EXERCISE ::
Search the material for "removed" and show all lines that contain it.

_ _ _ _ _

What follows belongs to an exercise in optimizing a design on an open flow for small area; a production flow would make more cautious choices.
The RTL was checked by simulation tests, not by an equivalence proof against the original design.
The clock port is modelled as an ideal driver; clocking choices that lean on that would not hold on a real chip.
Power is estimated from default activity; no workload was simulated.

Setup of v33:
// division
module division(input [3:0] sw, input clk, btn, reset, output [7:0] led);
Size in the first run: ~15 I/O pins, about 2400 um2 of cells after synthesis.
==> flow/config.mk <==
export PLATFORM = sky130hd
export DESIGN_NAME = division
export DESIGN_NICKNAME = division
export VERILOG_FILES = /design/flow/design.v
export SDC_FILE = /design/flow/constraint.sdc
export NUM_CORES = 4
export LEC_CHECK = 0
export CAP_MARGIN = 20
export CORE_MARGIN = 2
export CORE_UTILIZATION = 60
export SLEW_MARGIN = 20
==> flow/constraint.sdc <==
create_clock -name core_clock -period 10.0 [get_ports {clk}]
set_input_delay 2.0000 -clock core_clock [delete_from_list [all_inputs] [get_ports {clk}]]
set_output_delay 2.0000 -clock core_clock [all_outputs]
set_load 0.01 [all_outputs]
standard.sh (not shown) runs the stock make flow with config.mk's settings and CLKGATE_MAP_FILE= SYNTH_SCRIPT=/design/flow/synth_recipe.tcl, a recipe that flattens the netlist after the stock synthesis.
==> flow/flow/run.sh <==
#!/bin/bash
set -euo pipefail
W=$(pwd)
YOSYS=$FLOW_HOME/../tools/install/yosys/bin/yosys
[ -x "$YOSYS" ] || YOSYS=yosys
R=$W/orfs/results/$FLOW_PLATFORM/division/base

bash standard.sh synth > $W/log_synth.txt 2>&1
cp $R/1_2_yosys.v $W/synth_std.v

# cells the platform marks don't-use
DU=$(sed -n '/^export DONT_USE_CELLS/,/^$/p' $FLOW_HOME/platforms/$FLOW_PLATFORM/config.mk \
      | grep -o 'sky130_fd_sc_hd__[A-Za-z0-9_]*' | tr '\n' ' ')
export REMAP_DONT_USE="$DU"
export REMAP_IN=$W/synth_std.v
export REMAP_LIB=$FLOW_HOME/platforms/$FLOW_PLATFORM/lib/sky130_fd_sc_hd__tt_025C_1v80.lib
regs() { grep -oE '^\s*sky130_fd_sc_hd__(e?dfx|df|sdf|dl)[a-z0-9_]* +\S+' "$1" | sed -E 's/_[0-9]+ +/ /' | sort; }
# several ABC runs (one per deepsyn seed); the smallest netlist that
# keeps the standard synthesis's registers is used
remap() {  # remap NAME SCRIPT-TEXT
  printf "$2" > $W/remap_$1.abc
  REMAP_OUT=$W/remap_$1.v REMAP_SCRIPT=$W/remap_$1.abc \
    timeout 600 $YOSYS -c $W/flow/remap.tcl > $W/log_remap_$1.txt 2>&1 || true
}
i=0
for S in 0 1 2 3 4 5 6 7 8 9 10 11 12 13 14 15; do
  remap s$S "strash\n&get -n\n&deepsyn -J 100 -T 120 -S $S\n&put\ndch -f\namap\n" &
  i=$((i+1)); if [ $((i % 4)) -eq 0 ]; then wait; fi
done
wait
best=""; besta=""
for f in $W/remap_s*.v; do
  [ -f "$f.stat" ] || continue
  a=$(awk '/Chip area/ {print $NF}' "$f.stat")
  [ -n "$a" ] || continue
  [ -n "$(regs $W/synth_std.v)" ] && [ "$(regs $W/synth_std.v)" == "$(regs $f)" ] || continue
  if [ -z "$besta" ] || awk -v a=$a -v b=$besta 'BEGIN{exit !(a<b)}'; then best=$f; besta=$a; fi
done
echo "remap picked: $best $besta" > $W/log_remap_pick.txt
if [ -n "$best" ]; then
  cp $best $R/1_2_yosys.v
  touch $R/1_2_yosys.v
  rm -f $R/1_synth.odb
fi

layout() {  # layout CLOCK-BUFFER LOG
  bash standard.sh \
    "CTS_ARGS=-sink_clustering_enable -repair_clock_nets -dont_use_dummy_load -buf_list $1" \
    "BUFFER_PORTS_ARGS=-buffer_cell sky130_fd_sc_hd__buf_1" \
    finish > $2 2>&1
}
layout sky130_fd_sc_hd__clkbuf_4 $W/log_layout.txt

RESULTS=$R openroad -no_init -exit $W/flow/clkslew.tcl > $W/log_clkslew.txt 2>&1 || true
slew=$(awk '/^CLKSLEW_PS/ {print $2}' $W/log_clkslew.txt)
if [ -z "$slew" ] || awk -v s="$slew" 'BEGIN{exit !(s > 118)}'; then
  mkdir -p $W/first_layout
  cp $R/6_final.odb $W/first_layout/ 2>/dev/null || true
  rm -f $R/4_* $R/5_* $R/6_* $W/out/final.def
  layout sky130_fd_sc_hd__clkbuf_8 $W/log_layout2.txt
fi
Other scripts of this flow, unchanged in this note and not shown: flow/flow/clkslew.tcl, flow/flow/remap.tcl
Per the final summary, v33 finished and its layout is clean on timing, DRC and antenna.
Inputs modified between v33 and v23:
# v33
export LEC_CHECK = 0
export CAP_MARGIN = 20
export CORE_MARGIN = 2
export CORE_UTILIZATION = 60
export SLEW_MARGIN = 20
create_clock -name core_clock -period 10.0 [get_ports {clk}]
# v23
export LEC_CHECK = 0
export CAP_MARGIN = 20
export CORE_MARGIN = 2
export CORE_UTILIZATION = 40
export SLEW_MARGIN = 20
create_clock -name core_clock -period 10.0 [get_ports {clk}]
--- a/flow/flow/run.sh
+++ b/flow/flow/run.sh
@@ -18 +18,2 @@
-# several ABC runs (one per deepsyn seed); the smallest netlist that
+# several ABC runs (deepsyn seeds, amap with and without choices); the
+# smallest netlist that
@@ -28 +29,2 @@
-  i=$((i+1)); if [ $((i % 4)) -eq 0 ]; then wait; fi
+  remap sa$S "strash\n&get -n\n&deepsyn -J 100 -T 120 -S $S\n&put\namap\n" &
+  i=$((i+2)); if [ $((i % 4)) -eq 0 ]; then wait; fi
@@ -49,0 +52 @@
+    "POST_CTS_TCL=$W/flow/post_cts.tcl" \
==> flow/flow/post_cts.tcl (new file) <==
set my_upsized 0
foreach inst [[ord::get_db_block] getInsts] {
  if {[[$inst getMaster] getName] ne "sky130_fd_sc_hd__clkbuf_4"} { continue }
  set out [$inst findITerm X]
  if {$out eq "NULL"} { continue }
  set net [$out getNet]
  if {$net eq "NULL"} { continue }
  if {[llength [$net getITerms]] - 1 >= 11} {
    puts "post_cts: [$inst getName] drives [expr {[llength [$net getITerms]] - 1}] pins, now clkbuf_8"
    replace_cell [get_cells [$inst getName]] sky130_fd_sc_hd__clkbuf_8
    incr my_upsized
  }
}
if {$my_upsized > 0} {
  detailed_placement
  check_placement -verbose
  estimate_parasitics -placement
}
Findings:
Compared with v33, v23 shows area taken by multi-input logic gates that has gone down slightly.
Setup WNS v33 -> v23: worse
Looking at routed length per placed instance, v23 sits 0.43% lower than v33 does.
Compared with v33, v23 shows a lower maximum frequency.
Overall power of the completed layout: v23 worse than v33
Overall die width (v23 vs. v33) increases by more than 10%
Input-level comparison between v46 and v23:
--- a/flow/flow/run.sh
+++ b/flow/flow/run.sh
@@ -18,2 +18 @@
-# several ABC runs (deepsyn seeds, amap with and without choices); the
-# smallest netlist that
+# several ABC runs (one per deepsyn seed); the smallest netlist that
@@ -29,2 +28 @@
-  remap sa$S "strash\n&get -n\n&deepsyn -J 100 -T 120 -S $S\n&put\namap\n" &
-  i=$((i+2)); if [ $((i % 4)) -eq 0 ]; then wait; fi
+  i=$((i+1)); if [ $((i % 4)) -eq 0 ]; then wait; fi
@@ -52 +49,0 @@
-    "POST_CTS_TCL=$W/flow/post_cts.tcl" \
removed: flow/flow/post_cts.tcl
Findings:
Summary: worst hold-check slack, v46 better than v23. Going from v23 to v46, design area grew slightly. Sort v23 and v46 by setup slack, ascending, and v23 comes first. Lower total placed instance area was reported by v23, not v46. The final reports for v46 and v23 show clock share of power lower in the former. v46 vs v23: die area up. Compared with v23, in v46 synthesis-to-layout area growth held, power dropped 1.2%, fraction of area in non-clock buffers shows an increase of 0.27 points.
Input changes introduced in v55 (baseline for comparison: v46):
--- a/flow/flow/run.sh
+++ b/flow/flow/run.sh
@@ -18 +18,2 @@
-# several ABC runs (one per deepsyn seed); the smallest netlist that
+# several ABC runs (deepsyn seeds, amap with and without choices); the
+# smallest netlist that
@@ -28 +29,2 @@
-  i=$((i+1)); if [ $((i % 4)) -eq 0 ]; then wait; fi
+  remap sa$S "strash\n&get -n\n&deepsyn -J 100 -T 120 -S $S\n&put\namap\n" &
+  i=$((i+2)); if [ $((i % 4)) -eq 0 ]; then wait; fi
Findings:
Between v55 and v46, the fraction of met1 tracks used by global routing is lower for v46.
NOTE: final weighted congestion of routability-driven global placement in v55 exceeds that of v46
Summary: fmax, v55 worse than v46
Worst endpoint required time in v55 vs v46: down 0.08 ns
v55 vs. v46: switching part of the total power shrank by 0.95 points; total power per unit cell area grew by 15 nW/um2.

division, a different RTL version from the one above (not shown whole).
For scale: ~340 cells after synthesis.
// division
module division(input [3:0] sw, input clk, btn, reset, output [7:0] led);
Settings: LEC_CHECK=0, CAP_MARGIN=20, CORE_MARGIN=2, CORE_UTILIZATION=40, SLEW_MARGIN=20; clock period 10.0 ns.
run.sh (not shown) runs the stock make flow with config.mk's settings and CLKGATE_MAP_FILE= SYNTH_SCRIPT=/design/flow/synth_recipe.tcl, a recipe that flattens the netlist after the stock synthesis.
Stock flow here: none of the scripts above is used.
The baseline passed the timing, DRC and antenna checks.
Rerun with:
==> flow/flow/run.sh (new file) <==
#!/bin/bash
# Own layout flow: the standard synthesis, then its combinational logic mapped
# again by ABC for area (registers, their names and cell types kept as the
# standard synthesis made them), then the standard layout steps, with clock
# tree synthesis run without dummy loads.
set -euo pipefail
W=$(pwd)
YOSYS=$FLOW_HOME/../tools/install/yosys/bin/yosys
[ -x "$YOSYS" ] || YOSYS=yosys
R=$W/orfs/results/$FLOW_PLATFORM/division/base

bash standard.sh synth > $W/log_synth.txt 2>&1
cp $R/1_2_yosys.v $W/synth_std.v

# cells the platform marks don't-use
DU=$(sed -n '/^export DONT_USE_CELLS/,/^$/p' $FLOW_HOME/platforms/$FLOW_PLATFORM/config.mk \
      | grep -o 'sky130_fd_sc_hd__[A-Za-z0-9_]*' | tr '\n' ' ')
export REMAP_DONT_USE="$DU"
export REMAP_IN=$W/synth_std.v
export REMAP_OUT=$W/synth_remap.v
export REMAP_LIB=$FLOW_HOME/platforms/$FLOW_PLATFORM/lib/sky130_fd_sc_hd__tt_025C_1v80.lib
export REMAP_SCRIPT=$W/flow/area.abc
regs() { grep -oE '^\s*sky130_fd_sc_hd__(e?dfx|df|sdf|dl)[a-z0-9_]* +\S+' "$1" | sed -E 's/_[0-9]+ +/ /' | sort; }
if $YOSYS -c $W/flow/remap.tcl > $W/log_remap.txt 2>&1 \
   && [ -n "$(regs $W/synth_std.v)" ] \
   && [ "$(regs $W/synth_std.v)" == "$(regs $W/synth_remap.v)" ]; then
  cp $W/synth_remap.v $R/1_2_yosys.v
  touch $R/1_2_yosys.v
  rm -f $R/1_synth.odb
fi

bash standard.sh \
  "CTS_ARGS=-sink_clustering_enable -repair_clock_nets -dont_use_dummy_load" \
  finish > $W/log_layout.txt 2>&1
==> flow/flow/area.abc (new file) <==
strash
&get -n
&deepsyn -T 20
&put
dch -f
amap
==> flow/flow/remap.tcl (new file) <==
# Map the standard synthesis's combinational logic again for area. Every
# sequential and tie cell stays as it is (blackboxed), so the registers keep
# their instance names and cell types.
yosys -import
set lib $::env(REMAP_LIB)
read_liberty -ignore_miss_func $lib
read_verilog $::env(REMAP_IN)
hierarchy -top division
blackbox sky130_fd_sc_hd__df* sky130_fd_sc_hd__edf* sky130_fd_sc_hd__sdf* sky130_fd_sc_hd__dl* sky130_fd_sc_hd__conb_1
flatten
hierarchy -top division
opt_clean
set du {}
foreach c $::env(REMAP_DONT_USE) { lappend du -dont_use $c }
abc -liberty $lib {*}$du -script $::env(REMAP_SCRIPT)
opt_clean -purge
hilomap -singleton -hicell sky130_fd_sc_hd__conb_1 HI -locell sky130_fd_sc_hd__conb_1 LO
insbuf -buf sky130_fd_sc_hd__buf_4 A X
opt_clean -purge
tee -o $::env(REMAP_OUT).stat stat -liberty $lib
write_verilog -noattr -nohex -nodec $::env(REMAP_OUT)
==> flow/standard.sh (new file) <==
#!/bin/bash
# synth_recipe.tcl (not shown) runs the flow's synth.tcl, then flattens the netlist and writes it again
# the make line also repeats each setting of config.mk as NAME=value (left out here)
make -C /OpenROAD-flow-scripts/flow DESIGN_CONFIG=/design/flow/config.mk WORK_HOME=/design/flow/orfs CLKGATE_MAP_FILE= SYNTH_SCRIPT=/design/flow/synth_recipe.tcl "${@:-finish}"
removed: flow/run.sh
Effect: The new run went through all stages and came out clean. Flip-flop and latch count stays the same. Clock-buffer cell count is lower by 2. Routed wire length is lower by 11%. Hold slack degrades by 0.0089 ns. Design area shrinks by about 23%. Synthesized cell count falls by about 10%. Maximum frequency is lower by about 27%. Combinational power drops by 74%.

==> afterwards: timing with drivers on the ports <==
In the flow no input, the clock included, has a driving cell. The finished layouts below were timed again as built, in two steps.
Step 1 assumes that a clkbuf_16 drives the clock port and a buf_2 every other input.
Step 2 times the ports against the registers' clock, not the clock port: input delays grow and output delays shrink by t, the midpoint of the rising clock arrivals with the driver on.
Three values: ideal ports, drivers, drivers and shift; two values: the first two.
run	t, ns	slack for setup (ns)	worst register clock-pin slew, ns	worst data-port slew with drivers (ns)	cell pins on the clock port's net
v33	0.404	4.213 / 4.213 / 3.808	0.10 / 0.10	0.03	1
v23	0.415	3.546 / 3.549 / 3.134	0.09 / 0.09	0.03	1
v46	0.418	4.185 / 4.185 / 3.767	0.10 / 0.10	0.03	1
v55	0.355	3.518 / 3.524 / 3.169	0.08 / 0.08	0.03	1
the first run of note 2	0.384	5.060 / 5.071 / 4.687	0.08 / 0.08	0.03	1
the second run of note 2	0.355	3.272 / 3.272 / 2.917	0.07 / 0.07	0.03	1
After both steps setup and hold are still met in every run listed. For v46, which loses most, drivers alone change the setup slack by 0.000 ns; drivers and shift together by -0.418 ns.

_ _ _ _ _

RESPONSE TO THE EXERCISE ::
removed: flow/flow/post_cts.tcl
removed: flow/run.sh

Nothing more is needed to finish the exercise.